Skills revolution
The Government’s next big test
IT IS ironic that Rishi Sunak, the current Chancellor, is too young to remember the 1980s recession when unemployment rose inexorably past the three million mark and left proud industrial communities scarred for decades.
He will, however, be aware of the lasting damage inflicted by the recession in the early 1990s – and how Britain was only just recovering from a period of spending restraint when the Covid-19 pandemic struck.
And this political and economic scholar, born in May 1980, already knows that there’s a new generation of young people now counting on him to keep their own hopes and dreams alive.
Yet, while it’s paramount that individuals take personal responsibility for their future, and are proactive in their approach, one word has never been more urgent or crucial – skills.
Barely mentioned since the UK went into lockdown 10 long weeks ago, the focus on skills will need to be relentless as a recession-hit economy undergoes such a systemic reconfiguration to take account of new working practices and financial realities.
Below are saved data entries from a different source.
==> inputs of run H <==
==> flow/design.v <==
module MAC_Unit #(parameter WIDTH=32) (
    input logic clk,
    input logic reset,
    input  logic [WIDTH-1:0] a,
    input  logic [WIDTH-1:0] b,
    output logic [WIDTH*2-1:0] result
);
    logic [WIDTH-1:0] a_reg, b_reg;
    logic [WIDTH*2-1:0] mult_result;  
    always_ff@(posedge clk or posedge reset) begin
        if (reset) begin
            a_reg <= '0;
            b_reg <= '0;
            mult_result <= '0;
            result <= '0;
        end else begin
            a_reg <= a;
            b_reg <= b;
            mult_result <= a_reg * b_reg;  
            result <= mult_result + result;  
        end 
    end
endmodule
==> flow/run.sh <==
#!/bin/bash
# the make line also repeats each setting of config.mk as NAME=value (left out here)
make -C /OpenROAD-flow-scripts/flow DESIGN_CONFIG=/design/flow/config.mk WORK_HOME=/design/flow/orfs CLKGATE_MAP_FILE= finish
==> flow/config.mk <==
export PLATFORM = sky130hd
export DESIGN_NAME = MAC_Unit
export DESIGN_NICKNAME = MAC_Unit
export VERILOG_FILES = /design/flow/design.v
export SDC_FILE = /design/flow/constraint.sdc
export NUM_CORES = 4
export LEC_CHECK = 0
export ABC_AREA = 0
export CAP_MARGIN = 20
export CORE_MARGIN = 2
export CORE_UTILIZATION = 72
export CTS_CLUSTER_DIAMETER = 376
export CTS_CLUSTER_SIZE = 10
export HOLD_SLACK_MARGIN = -0.08
export SLEW_MARGIN = 20
export TNS_END_PERCENT = 5
==> flow/constraint.sdc <==
create_clock -name core_clock -period 4.88 [get_ports {clk}]
set_input_delay 0.9760 -clock core_clock [delete_from_list [all_inputs] [get_ports {clk}]]
set_output_delay 0.9760 -clock core_clock [all_outputs]
set_load 0.01 [all_outputs]
==> inputs of run D, as changes to run H <==
==> flow/config.mk (replaced) <==
export PLATFORM = sky130hd
export DESIGN_NAME = MAC_Unit
export DESIGN_NICKNAME = MAC_Unit
export VERILOG_FILES = /design/flow/design.v
export SDC_FILE = /design/flow/constraint.sdc
export NUM_CORES = 4
export LEC_CHECK = 0
export CAP_MARGIN = 20
export CORE_MARGIN = 2
export CORE_UTILIZATION = 72
export SLEW_MARGIN = 20
==> flow/constraint.sdc (replaced) <==
create_clock -name core_clock -period 8.96 [get_ports {clk}]
set_input_delay 1.7920 -clock core_clock [delete_from_list [all_inputs] [get_ports {clk}]]
set_output_delay 1.7920 -clock core_clock [all_outputs]
set_load 0.01 [all_outputs]
==> inputs of run P, as changes to run H <==
==> flow/config.mk (replaced) <==
export PLATFORM = sky130hd
export DESIGN_NAME = MAC_Unit
export DESIGN_NICKNAME = MAC_Unit
export VERILOG_FILES = /design/flow/design.v
export SDC_FILE = /design/flow/constraint.sdc
export NUM_CORES = 4
export LEC_CHECK = 0
export ABC_AREA = 1
export CAP_MARGIN = 20
export CORE_MARGIN = 2
export CORE_UTILIZATION = 62
export CTS_CLUSTER_SIZE = 100
export SLEW_MARGIN = 20
==> flow/constraint.sdc (replaced) <==
create_clock -name core_clock -period 4.49 [get_ports {clk}]
set_input_delay 0.8980 -clock core_clock [delete_from_list [all_inputs] [get_ports {clk}]]
set_output_delay 0.8980 -clock core_clock [all_outputs]
set_load 0.01 [all_outputs]
==> inputs of run F, as changes to run H <==
--- a/flow/config.mk
+++ b/flow/config.mk
@@ -5,12 +5,12 @@
 export SDC_FILE = /design/flow/constraint.sdc
 export NUM_CORES = 4
 export LEC_CHECK = 0
-export ABC_AREA = 0
+export ABC_AREA = 1
 export CAP_MARGIN = 20
 export CORE_MARGIN = 2
 export CORE_UTILIZATION = 72
 export CTS_CLUSTER_DIAMETER = 376
-export CTS_CLUSTER_SIZE = 10
+export CTS_CLUSTER_SIZE = 98
 export HOLD_SLACK_MARGIN = -0.08
 export SLEW_MARGIN = 20
 export TNS_END_PERCENT = 5
==> results.txt <==
The following summarizes the physical implementation.

GRT
The via count of the first global-routing pass is ~36000.

Critical path
Max fanout on the critical path was recorded as 11. Listed in order, past its start point the critical path passes buf_6, and2_1, fa_2, fa_1, inv_1, fa_2, fa_1, fa_1, inv_1, fa_1, fa_2, fa_1, ha_4, a21o_1, a21o_1, a21o_1, o41ai_4, o41ai_2, buf_4, a211oi_2, buf_4, o21ai_2, a221oi_2, xnor2_1.

Yosys
The share of synthesized area in the top cell type comes to 0.428. The number of distinct library cell variants in the gate-level netlist after synthesis is about 76.

Final timing
The final-report setup violation count is 56. The post-layout minimum cycle time is between 7 and 8 ns. The final timing report gives a worst setup slack of -2.59 ns.

Outcome
In this run the layout check failures are setup timing. The flow ran to the end, but the layout failed its checks.

Detailed routing
Dividing the detail-routed wire length by the instance count gives 20.7 um.

Job
The number of OpenROAD warnings is 31.

Placed design
The number of placed instances, taps included is between 5000 and 6000.
[end of results for run H]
How times change. The upheaval has been so sudden, and far-reaching, that careers which looked sensible just a matter of weeks ago now look illadvised.
Yet it will be in the Treasury’s best interests if it empowers each and every region to invest in skills – and build on the work already taking place in Yorkshire. Investing now in today’s young people should pay off in the future with a skilled and dynamic workforce contributing to the renewed prosperity of Great Britain plc.